[What this task involves]:
A line below contains "a21o_1 | 13 |", and a later one contains "group | count". Repeat both, with every line between them, exactly.

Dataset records
--- START ---

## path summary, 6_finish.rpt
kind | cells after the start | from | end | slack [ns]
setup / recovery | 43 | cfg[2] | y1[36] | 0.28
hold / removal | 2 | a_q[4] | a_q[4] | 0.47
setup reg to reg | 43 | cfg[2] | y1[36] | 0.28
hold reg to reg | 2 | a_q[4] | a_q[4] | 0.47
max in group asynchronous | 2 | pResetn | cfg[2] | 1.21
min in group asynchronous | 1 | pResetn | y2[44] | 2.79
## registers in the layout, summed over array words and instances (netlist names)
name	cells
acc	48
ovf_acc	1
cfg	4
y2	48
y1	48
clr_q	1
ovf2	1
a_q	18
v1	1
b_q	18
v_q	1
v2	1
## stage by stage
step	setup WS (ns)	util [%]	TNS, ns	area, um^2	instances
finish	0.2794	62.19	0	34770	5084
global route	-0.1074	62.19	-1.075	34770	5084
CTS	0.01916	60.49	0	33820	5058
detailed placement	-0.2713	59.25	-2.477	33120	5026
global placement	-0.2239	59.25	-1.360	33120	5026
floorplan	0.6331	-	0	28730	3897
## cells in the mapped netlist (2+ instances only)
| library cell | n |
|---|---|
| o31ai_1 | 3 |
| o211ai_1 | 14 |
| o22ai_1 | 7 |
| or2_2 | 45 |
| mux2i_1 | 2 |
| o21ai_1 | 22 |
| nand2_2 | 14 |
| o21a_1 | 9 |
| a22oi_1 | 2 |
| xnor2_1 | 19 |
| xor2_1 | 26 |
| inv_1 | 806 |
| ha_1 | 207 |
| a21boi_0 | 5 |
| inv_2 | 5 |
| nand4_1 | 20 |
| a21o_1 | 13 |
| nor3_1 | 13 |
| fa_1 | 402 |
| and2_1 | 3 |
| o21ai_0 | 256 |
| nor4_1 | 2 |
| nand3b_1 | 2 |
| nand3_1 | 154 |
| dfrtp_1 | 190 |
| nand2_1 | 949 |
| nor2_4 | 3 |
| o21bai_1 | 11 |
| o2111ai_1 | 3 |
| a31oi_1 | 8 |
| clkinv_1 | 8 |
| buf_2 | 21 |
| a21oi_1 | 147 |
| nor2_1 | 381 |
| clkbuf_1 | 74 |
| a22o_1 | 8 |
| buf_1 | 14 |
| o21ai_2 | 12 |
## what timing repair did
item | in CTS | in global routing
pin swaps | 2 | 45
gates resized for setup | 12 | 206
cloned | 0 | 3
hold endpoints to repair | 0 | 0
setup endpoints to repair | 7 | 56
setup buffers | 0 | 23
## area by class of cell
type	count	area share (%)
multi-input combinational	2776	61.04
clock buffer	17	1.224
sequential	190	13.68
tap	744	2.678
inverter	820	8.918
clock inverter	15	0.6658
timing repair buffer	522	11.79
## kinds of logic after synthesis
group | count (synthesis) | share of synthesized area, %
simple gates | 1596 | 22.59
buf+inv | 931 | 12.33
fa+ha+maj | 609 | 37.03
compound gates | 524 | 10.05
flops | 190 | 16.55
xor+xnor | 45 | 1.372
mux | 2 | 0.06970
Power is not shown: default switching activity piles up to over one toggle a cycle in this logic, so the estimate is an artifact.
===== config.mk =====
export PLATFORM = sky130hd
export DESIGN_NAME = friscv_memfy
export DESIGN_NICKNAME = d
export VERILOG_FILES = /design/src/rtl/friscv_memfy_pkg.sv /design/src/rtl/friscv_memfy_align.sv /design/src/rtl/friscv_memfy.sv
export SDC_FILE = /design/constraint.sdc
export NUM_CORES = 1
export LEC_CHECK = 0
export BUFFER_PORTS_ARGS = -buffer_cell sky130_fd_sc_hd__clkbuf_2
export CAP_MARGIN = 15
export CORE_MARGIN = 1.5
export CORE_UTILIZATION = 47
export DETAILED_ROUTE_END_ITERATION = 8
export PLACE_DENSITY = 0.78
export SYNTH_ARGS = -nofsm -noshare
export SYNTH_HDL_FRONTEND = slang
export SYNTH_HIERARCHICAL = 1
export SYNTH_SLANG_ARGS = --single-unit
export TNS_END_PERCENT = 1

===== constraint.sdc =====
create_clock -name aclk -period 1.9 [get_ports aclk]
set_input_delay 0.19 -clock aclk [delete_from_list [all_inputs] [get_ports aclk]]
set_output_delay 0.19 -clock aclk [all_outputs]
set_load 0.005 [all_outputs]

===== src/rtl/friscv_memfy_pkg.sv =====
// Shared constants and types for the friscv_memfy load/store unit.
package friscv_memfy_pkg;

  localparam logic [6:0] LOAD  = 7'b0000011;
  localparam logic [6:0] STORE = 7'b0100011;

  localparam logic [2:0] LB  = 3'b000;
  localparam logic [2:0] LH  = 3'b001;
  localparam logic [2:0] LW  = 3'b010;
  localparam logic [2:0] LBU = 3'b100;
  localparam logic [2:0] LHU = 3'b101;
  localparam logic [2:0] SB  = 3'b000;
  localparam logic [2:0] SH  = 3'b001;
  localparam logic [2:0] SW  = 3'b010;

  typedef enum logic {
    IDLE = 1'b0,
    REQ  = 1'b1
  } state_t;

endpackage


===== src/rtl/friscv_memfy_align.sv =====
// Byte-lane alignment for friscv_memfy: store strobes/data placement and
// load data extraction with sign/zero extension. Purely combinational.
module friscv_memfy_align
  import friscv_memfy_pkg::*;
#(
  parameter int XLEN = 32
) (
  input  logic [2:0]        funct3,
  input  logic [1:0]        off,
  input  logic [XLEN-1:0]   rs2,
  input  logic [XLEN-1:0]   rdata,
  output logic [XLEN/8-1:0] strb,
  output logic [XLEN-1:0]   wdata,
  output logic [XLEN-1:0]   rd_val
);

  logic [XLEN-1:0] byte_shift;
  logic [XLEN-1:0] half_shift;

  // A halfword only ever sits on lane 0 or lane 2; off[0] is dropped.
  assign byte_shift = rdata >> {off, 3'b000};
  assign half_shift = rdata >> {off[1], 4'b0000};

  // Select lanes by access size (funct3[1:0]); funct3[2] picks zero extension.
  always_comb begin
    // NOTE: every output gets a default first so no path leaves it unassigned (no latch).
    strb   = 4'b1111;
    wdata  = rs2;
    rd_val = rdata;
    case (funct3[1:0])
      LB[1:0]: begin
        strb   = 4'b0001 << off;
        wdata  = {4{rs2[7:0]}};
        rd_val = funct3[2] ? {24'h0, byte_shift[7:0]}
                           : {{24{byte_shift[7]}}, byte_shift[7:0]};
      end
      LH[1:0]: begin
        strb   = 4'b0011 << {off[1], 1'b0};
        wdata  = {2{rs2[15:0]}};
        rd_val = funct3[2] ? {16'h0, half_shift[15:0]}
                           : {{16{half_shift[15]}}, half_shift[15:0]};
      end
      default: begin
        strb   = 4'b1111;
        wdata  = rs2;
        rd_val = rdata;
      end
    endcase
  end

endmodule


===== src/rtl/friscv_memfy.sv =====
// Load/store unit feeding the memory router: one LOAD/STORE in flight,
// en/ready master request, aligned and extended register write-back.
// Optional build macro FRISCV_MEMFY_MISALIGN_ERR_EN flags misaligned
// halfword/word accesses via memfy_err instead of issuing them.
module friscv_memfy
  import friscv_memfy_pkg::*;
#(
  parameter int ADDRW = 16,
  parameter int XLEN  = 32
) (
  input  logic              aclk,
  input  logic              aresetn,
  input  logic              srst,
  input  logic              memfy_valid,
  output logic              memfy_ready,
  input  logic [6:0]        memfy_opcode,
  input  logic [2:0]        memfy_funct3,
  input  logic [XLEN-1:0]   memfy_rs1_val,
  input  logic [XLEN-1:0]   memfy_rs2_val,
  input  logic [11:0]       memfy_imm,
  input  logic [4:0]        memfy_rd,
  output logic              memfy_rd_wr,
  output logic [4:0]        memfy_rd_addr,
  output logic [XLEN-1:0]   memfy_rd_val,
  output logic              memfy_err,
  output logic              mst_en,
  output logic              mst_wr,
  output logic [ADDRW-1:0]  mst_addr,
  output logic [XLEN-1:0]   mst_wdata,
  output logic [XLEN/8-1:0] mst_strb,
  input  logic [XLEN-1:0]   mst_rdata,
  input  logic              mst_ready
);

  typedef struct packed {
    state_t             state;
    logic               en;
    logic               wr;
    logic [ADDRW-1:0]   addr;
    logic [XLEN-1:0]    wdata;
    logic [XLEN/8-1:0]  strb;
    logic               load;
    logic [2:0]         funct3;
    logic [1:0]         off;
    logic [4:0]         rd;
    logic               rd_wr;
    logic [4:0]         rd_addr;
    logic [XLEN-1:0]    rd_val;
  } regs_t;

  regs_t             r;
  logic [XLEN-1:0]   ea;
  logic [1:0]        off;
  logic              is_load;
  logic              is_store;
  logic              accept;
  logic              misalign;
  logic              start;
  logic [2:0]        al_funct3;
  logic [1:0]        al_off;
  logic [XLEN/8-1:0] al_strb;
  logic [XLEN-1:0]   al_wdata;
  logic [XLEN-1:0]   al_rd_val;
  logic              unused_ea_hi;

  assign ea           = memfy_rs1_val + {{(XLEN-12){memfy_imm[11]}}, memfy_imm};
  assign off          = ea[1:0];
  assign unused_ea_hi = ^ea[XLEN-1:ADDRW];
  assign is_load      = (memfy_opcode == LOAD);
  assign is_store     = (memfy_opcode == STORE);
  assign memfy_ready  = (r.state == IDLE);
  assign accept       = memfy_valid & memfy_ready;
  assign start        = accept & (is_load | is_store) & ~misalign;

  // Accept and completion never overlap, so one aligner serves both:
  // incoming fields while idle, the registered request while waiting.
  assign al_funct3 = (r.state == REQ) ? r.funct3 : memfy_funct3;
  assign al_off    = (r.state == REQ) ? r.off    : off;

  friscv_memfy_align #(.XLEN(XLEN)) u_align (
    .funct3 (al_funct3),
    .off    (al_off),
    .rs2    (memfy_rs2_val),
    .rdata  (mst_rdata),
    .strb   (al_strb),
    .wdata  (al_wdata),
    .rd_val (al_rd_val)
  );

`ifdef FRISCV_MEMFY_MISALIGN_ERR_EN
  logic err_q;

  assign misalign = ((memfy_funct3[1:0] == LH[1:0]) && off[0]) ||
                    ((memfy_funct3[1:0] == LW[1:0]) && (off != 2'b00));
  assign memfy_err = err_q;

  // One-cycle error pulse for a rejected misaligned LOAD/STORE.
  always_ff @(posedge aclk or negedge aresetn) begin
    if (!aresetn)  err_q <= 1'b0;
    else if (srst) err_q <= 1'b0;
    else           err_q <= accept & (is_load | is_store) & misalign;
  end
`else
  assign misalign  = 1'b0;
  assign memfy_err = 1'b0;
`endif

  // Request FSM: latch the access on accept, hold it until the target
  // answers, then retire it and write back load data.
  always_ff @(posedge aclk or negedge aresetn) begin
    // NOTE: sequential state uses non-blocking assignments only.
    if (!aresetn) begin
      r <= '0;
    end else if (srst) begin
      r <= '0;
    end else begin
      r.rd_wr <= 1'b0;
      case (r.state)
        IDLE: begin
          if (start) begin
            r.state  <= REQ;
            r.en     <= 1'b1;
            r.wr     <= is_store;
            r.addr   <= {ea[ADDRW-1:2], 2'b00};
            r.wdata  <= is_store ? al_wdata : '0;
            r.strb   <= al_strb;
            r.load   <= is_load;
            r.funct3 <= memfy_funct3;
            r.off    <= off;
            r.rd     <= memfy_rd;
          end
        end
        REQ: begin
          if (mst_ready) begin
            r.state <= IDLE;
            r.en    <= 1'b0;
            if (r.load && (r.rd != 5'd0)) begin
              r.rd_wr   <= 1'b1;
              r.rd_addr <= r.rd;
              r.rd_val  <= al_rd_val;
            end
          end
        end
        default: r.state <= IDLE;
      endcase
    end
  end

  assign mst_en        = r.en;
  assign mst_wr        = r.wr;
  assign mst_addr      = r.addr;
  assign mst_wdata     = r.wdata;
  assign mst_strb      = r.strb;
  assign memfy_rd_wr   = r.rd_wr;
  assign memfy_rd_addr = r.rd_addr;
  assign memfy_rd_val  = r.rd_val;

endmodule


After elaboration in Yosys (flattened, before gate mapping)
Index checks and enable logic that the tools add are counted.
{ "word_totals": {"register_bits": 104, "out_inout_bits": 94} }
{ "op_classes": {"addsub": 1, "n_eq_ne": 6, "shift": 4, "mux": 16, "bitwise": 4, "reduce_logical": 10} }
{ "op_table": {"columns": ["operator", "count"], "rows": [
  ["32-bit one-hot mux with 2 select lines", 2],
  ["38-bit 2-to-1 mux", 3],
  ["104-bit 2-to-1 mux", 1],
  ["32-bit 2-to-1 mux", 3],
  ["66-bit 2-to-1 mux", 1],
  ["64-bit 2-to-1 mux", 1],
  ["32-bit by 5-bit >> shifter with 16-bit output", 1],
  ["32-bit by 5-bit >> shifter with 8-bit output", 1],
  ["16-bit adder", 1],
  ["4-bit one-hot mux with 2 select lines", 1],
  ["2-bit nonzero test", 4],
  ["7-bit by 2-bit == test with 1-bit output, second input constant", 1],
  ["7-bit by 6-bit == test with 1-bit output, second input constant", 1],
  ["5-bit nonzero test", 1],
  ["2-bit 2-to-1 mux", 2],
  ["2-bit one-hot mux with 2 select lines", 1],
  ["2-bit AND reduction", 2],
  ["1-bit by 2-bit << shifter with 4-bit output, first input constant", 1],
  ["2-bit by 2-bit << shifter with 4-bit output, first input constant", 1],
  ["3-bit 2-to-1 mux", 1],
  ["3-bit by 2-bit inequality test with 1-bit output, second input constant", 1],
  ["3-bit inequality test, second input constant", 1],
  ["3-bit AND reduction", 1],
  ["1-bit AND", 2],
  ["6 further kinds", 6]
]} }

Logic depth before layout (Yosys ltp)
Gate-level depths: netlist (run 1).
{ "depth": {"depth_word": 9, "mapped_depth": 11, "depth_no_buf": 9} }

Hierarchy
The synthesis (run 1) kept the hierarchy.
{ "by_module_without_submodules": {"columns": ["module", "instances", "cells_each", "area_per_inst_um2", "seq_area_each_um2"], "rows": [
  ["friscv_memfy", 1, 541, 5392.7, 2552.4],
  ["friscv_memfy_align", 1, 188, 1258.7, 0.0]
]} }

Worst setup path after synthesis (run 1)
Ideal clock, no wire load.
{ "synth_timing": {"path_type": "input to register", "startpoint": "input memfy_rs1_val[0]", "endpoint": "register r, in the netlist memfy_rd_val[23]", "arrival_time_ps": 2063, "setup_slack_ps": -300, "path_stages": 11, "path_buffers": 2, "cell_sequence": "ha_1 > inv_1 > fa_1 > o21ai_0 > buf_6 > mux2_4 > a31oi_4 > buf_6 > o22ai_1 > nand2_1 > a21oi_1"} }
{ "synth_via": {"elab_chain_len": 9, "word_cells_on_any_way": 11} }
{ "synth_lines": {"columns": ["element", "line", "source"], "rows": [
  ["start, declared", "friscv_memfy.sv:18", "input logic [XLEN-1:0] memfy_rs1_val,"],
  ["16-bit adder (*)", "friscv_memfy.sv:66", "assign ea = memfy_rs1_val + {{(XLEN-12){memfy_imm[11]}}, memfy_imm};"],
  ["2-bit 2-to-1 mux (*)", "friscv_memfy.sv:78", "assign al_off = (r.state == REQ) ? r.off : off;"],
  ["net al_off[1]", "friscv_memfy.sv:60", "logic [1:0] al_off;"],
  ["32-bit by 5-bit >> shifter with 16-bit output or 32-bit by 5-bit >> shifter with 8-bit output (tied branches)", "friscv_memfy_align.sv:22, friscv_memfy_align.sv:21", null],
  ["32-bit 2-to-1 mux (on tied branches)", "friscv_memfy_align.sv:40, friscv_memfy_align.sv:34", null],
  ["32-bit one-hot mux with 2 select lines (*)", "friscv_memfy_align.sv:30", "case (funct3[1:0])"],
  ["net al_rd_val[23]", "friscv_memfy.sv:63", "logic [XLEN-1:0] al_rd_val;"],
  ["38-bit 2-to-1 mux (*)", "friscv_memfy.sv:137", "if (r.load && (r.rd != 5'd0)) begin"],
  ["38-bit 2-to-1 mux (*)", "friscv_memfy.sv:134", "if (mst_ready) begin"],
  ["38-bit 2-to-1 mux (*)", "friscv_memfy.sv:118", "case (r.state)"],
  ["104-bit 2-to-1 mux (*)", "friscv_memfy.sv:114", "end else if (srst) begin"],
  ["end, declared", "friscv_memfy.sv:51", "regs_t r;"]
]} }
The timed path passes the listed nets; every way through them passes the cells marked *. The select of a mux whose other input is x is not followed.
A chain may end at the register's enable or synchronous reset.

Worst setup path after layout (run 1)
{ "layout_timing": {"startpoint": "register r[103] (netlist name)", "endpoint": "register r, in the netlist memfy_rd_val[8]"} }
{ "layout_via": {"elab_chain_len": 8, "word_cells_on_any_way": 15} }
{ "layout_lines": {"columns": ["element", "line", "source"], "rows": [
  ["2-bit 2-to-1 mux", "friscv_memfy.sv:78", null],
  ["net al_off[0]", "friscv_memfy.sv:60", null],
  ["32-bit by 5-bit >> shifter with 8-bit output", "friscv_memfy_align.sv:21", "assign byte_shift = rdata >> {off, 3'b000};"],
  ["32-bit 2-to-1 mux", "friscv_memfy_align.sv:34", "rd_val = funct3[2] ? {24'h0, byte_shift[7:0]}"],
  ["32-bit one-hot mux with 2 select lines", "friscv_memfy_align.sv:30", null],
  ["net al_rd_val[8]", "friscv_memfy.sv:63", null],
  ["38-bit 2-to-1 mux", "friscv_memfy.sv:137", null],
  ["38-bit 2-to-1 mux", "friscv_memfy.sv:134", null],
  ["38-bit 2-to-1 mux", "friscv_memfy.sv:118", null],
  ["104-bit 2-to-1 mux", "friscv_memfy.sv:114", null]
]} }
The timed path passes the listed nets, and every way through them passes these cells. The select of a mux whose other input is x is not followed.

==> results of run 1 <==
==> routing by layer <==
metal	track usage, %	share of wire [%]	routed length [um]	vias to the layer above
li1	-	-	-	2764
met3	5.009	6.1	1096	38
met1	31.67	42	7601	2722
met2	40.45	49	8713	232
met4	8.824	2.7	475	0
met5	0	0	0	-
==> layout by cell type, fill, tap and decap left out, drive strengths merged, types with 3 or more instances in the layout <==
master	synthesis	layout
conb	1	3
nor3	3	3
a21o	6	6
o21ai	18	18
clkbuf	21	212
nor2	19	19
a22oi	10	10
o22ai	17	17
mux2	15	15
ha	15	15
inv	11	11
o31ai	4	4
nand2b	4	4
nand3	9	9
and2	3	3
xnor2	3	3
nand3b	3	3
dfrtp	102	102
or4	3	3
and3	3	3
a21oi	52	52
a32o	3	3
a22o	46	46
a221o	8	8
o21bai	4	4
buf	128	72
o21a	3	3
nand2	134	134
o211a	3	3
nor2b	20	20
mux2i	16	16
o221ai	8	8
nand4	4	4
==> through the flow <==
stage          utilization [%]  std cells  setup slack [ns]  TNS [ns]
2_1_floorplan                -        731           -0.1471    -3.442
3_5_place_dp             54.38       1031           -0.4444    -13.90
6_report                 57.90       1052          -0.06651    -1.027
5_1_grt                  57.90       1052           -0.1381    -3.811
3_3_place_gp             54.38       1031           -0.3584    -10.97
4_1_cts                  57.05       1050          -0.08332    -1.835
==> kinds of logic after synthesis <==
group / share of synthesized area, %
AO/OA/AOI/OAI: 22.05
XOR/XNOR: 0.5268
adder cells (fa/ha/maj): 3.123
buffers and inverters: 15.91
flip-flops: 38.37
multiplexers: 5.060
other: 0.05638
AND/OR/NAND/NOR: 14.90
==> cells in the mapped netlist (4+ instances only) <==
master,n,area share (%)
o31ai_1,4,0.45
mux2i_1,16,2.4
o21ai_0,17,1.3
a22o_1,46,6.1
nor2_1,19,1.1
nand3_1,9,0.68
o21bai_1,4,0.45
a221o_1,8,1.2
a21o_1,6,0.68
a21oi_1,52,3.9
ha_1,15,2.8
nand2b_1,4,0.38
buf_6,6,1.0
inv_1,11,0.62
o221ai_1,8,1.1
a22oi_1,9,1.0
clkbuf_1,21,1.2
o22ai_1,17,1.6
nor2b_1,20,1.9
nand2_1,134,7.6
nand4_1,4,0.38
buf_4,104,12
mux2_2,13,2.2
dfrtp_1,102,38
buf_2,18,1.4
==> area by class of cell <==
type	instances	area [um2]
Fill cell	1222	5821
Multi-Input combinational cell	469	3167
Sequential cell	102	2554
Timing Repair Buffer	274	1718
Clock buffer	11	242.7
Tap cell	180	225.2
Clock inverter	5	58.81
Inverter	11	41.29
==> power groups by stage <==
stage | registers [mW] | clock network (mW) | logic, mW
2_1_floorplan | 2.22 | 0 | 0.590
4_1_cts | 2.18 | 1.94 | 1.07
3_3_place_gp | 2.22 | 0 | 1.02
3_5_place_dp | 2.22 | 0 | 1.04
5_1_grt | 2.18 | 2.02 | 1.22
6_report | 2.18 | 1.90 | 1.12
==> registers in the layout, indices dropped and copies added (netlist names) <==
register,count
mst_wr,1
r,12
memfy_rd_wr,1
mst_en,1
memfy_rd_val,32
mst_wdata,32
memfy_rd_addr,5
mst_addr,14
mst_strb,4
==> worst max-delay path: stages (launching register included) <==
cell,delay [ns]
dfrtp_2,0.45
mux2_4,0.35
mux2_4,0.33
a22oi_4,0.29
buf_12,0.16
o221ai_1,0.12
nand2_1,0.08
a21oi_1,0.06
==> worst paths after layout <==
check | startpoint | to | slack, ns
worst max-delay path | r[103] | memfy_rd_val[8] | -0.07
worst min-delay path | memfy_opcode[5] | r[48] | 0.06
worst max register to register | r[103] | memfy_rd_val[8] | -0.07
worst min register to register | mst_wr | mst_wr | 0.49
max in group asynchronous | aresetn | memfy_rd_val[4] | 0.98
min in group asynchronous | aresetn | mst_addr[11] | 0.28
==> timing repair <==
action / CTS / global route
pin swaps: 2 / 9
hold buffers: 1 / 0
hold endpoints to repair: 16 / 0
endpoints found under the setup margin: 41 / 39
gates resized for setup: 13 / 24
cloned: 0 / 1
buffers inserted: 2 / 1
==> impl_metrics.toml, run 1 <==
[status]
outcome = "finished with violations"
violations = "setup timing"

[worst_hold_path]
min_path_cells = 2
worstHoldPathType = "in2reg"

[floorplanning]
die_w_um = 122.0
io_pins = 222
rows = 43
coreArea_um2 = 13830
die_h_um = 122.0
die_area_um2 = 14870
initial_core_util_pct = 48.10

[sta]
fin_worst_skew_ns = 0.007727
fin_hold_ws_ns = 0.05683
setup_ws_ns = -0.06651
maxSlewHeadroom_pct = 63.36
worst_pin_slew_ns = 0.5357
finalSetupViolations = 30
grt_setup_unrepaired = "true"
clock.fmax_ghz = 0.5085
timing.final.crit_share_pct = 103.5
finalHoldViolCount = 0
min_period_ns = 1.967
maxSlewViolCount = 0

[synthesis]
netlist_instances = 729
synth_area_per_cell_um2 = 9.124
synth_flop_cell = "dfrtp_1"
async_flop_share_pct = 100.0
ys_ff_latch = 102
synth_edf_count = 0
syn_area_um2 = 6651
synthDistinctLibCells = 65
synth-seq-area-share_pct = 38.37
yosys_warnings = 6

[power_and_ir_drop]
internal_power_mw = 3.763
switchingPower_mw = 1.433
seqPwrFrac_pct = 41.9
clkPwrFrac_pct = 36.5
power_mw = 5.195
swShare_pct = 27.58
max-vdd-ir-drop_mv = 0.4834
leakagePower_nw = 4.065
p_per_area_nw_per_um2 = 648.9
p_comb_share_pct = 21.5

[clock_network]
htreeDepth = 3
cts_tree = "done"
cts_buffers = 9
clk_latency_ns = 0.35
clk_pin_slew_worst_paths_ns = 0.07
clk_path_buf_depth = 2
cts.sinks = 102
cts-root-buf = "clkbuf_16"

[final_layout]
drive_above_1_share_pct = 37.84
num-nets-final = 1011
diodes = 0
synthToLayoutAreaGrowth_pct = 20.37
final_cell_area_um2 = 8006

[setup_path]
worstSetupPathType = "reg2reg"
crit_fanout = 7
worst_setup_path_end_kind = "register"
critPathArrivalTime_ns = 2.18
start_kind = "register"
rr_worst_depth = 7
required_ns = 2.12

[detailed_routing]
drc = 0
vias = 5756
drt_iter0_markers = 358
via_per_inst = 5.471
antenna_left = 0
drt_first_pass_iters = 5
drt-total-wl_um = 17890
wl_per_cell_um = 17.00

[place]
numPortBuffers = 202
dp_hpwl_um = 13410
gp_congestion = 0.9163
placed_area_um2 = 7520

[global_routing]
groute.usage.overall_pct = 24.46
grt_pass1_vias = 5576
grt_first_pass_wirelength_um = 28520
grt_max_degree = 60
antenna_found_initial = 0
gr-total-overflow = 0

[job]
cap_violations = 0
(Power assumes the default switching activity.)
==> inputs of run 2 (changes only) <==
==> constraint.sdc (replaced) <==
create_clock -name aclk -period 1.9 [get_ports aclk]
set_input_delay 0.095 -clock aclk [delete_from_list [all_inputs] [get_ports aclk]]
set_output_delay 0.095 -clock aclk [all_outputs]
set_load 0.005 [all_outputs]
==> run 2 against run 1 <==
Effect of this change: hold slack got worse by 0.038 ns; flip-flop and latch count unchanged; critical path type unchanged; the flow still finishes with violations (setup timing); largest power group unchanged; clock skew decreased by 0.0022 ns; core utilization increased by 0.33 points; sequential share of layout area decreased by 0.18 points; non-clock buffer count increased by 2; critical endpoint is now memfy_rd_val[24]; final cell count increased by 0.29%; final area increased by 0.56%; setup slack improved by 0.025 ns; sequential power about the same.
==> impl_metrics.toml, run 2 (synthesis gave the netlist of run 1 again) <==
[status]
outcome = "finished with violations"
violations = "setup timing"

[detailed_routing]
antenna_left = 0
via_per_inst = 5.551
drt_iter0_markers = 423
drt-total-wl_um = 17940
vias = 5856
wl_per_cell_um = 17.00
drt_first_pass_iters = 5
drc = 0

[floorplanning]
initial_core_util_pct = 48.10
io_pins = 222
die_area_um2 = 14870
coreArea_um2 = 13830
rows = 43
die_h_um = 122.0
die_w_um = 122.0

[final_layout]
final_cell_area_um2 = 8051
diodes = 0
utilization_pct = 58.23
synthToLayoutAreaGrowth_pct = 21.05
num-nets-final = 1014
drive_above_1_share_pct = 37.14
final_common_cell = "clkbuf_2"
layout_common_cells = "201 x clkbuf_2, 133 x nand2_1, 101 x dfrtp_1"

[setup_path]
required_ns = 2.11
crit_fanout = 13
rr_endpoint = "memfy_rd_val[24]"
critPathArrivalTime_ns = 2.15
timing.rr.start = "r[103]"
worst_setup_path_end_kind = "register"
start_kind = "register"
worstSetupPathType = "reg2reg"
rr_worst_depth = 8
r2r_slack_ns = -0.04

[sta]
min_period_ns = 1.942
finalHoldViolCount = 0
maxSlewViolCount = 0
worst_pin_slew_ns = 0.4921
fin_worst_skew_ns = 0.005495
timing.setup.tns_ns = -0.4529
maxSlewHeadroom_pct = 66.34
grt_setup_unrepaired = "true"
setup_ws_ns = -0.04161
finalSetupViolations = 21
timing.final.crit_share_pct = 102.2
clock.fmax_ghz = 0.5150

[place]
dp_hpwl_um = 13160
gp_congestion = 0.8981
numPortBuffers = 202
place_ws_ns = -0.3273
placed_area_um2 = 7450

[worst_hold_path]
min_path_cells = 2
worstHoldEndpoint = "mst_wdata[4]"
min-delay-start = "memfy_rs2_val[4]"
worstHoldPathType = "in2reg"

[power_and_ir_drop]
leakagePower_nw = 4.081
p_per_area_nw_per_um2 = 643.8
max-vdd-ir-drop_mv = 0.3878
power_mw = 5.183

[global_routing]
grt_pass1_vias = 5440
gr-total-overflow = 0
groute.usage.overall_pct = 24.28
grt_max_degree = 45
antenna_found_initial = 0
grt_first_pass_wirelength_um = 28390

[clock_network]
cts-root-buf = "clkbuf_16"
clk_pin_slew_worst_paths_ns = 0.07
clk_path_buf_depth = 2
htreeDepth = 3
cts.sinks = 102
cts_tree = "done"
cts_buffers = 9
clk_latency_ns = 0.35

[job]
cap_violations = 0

--- END ---

[Exercise solution]:
| a21o_1 | 13 |
| nor3_1 | 13 |
| fa_1 | 402 |
| and2_1 | 3 |
| o21ai_0 | 256 |
| nor4_1 | 2 |
| nand3b_1 | 2 |
| nand3_1 | 154 |
| dfrtp_1 | 190 |
| nand2_1 | 949 |
| nor2_4 | 3 |
| o21bai_1 | 11 |
| o2111ai_1 | 3 |
| a31oi_1 | 8 |
| clkinv_1 | 8 |
| buf_2 | 21 |
| a21oi_1 | 147 |
| nor2_1 | 381 |
| clkbuf_1 | 74 |
| a22o_1 | 8 |
| buf_1 | 14 |
| o21ai_2 | 12 |
## what timing repair did
item | in CTS | in global routing
pin swaps | 2 | 45
gates resized for setup | 12 | 206
cloned | 0 | 3
hold endpoints to repair | 0 | 0
setup endpoints to repair | 7 | 56
setup buffers | 0 | 23
## area by class of cell
type	count	area share (%)
multi-input combinational	2776	61.04
clock buffer	17	1.224
sequential	190	13.68
tap	744	2.678
inverter	820	8.918
clock inverter	15	0.6658
timing repair buffer	522	11.79
## kinds of logic after synthesis
group | count (synthesis) | share of synthesized area, %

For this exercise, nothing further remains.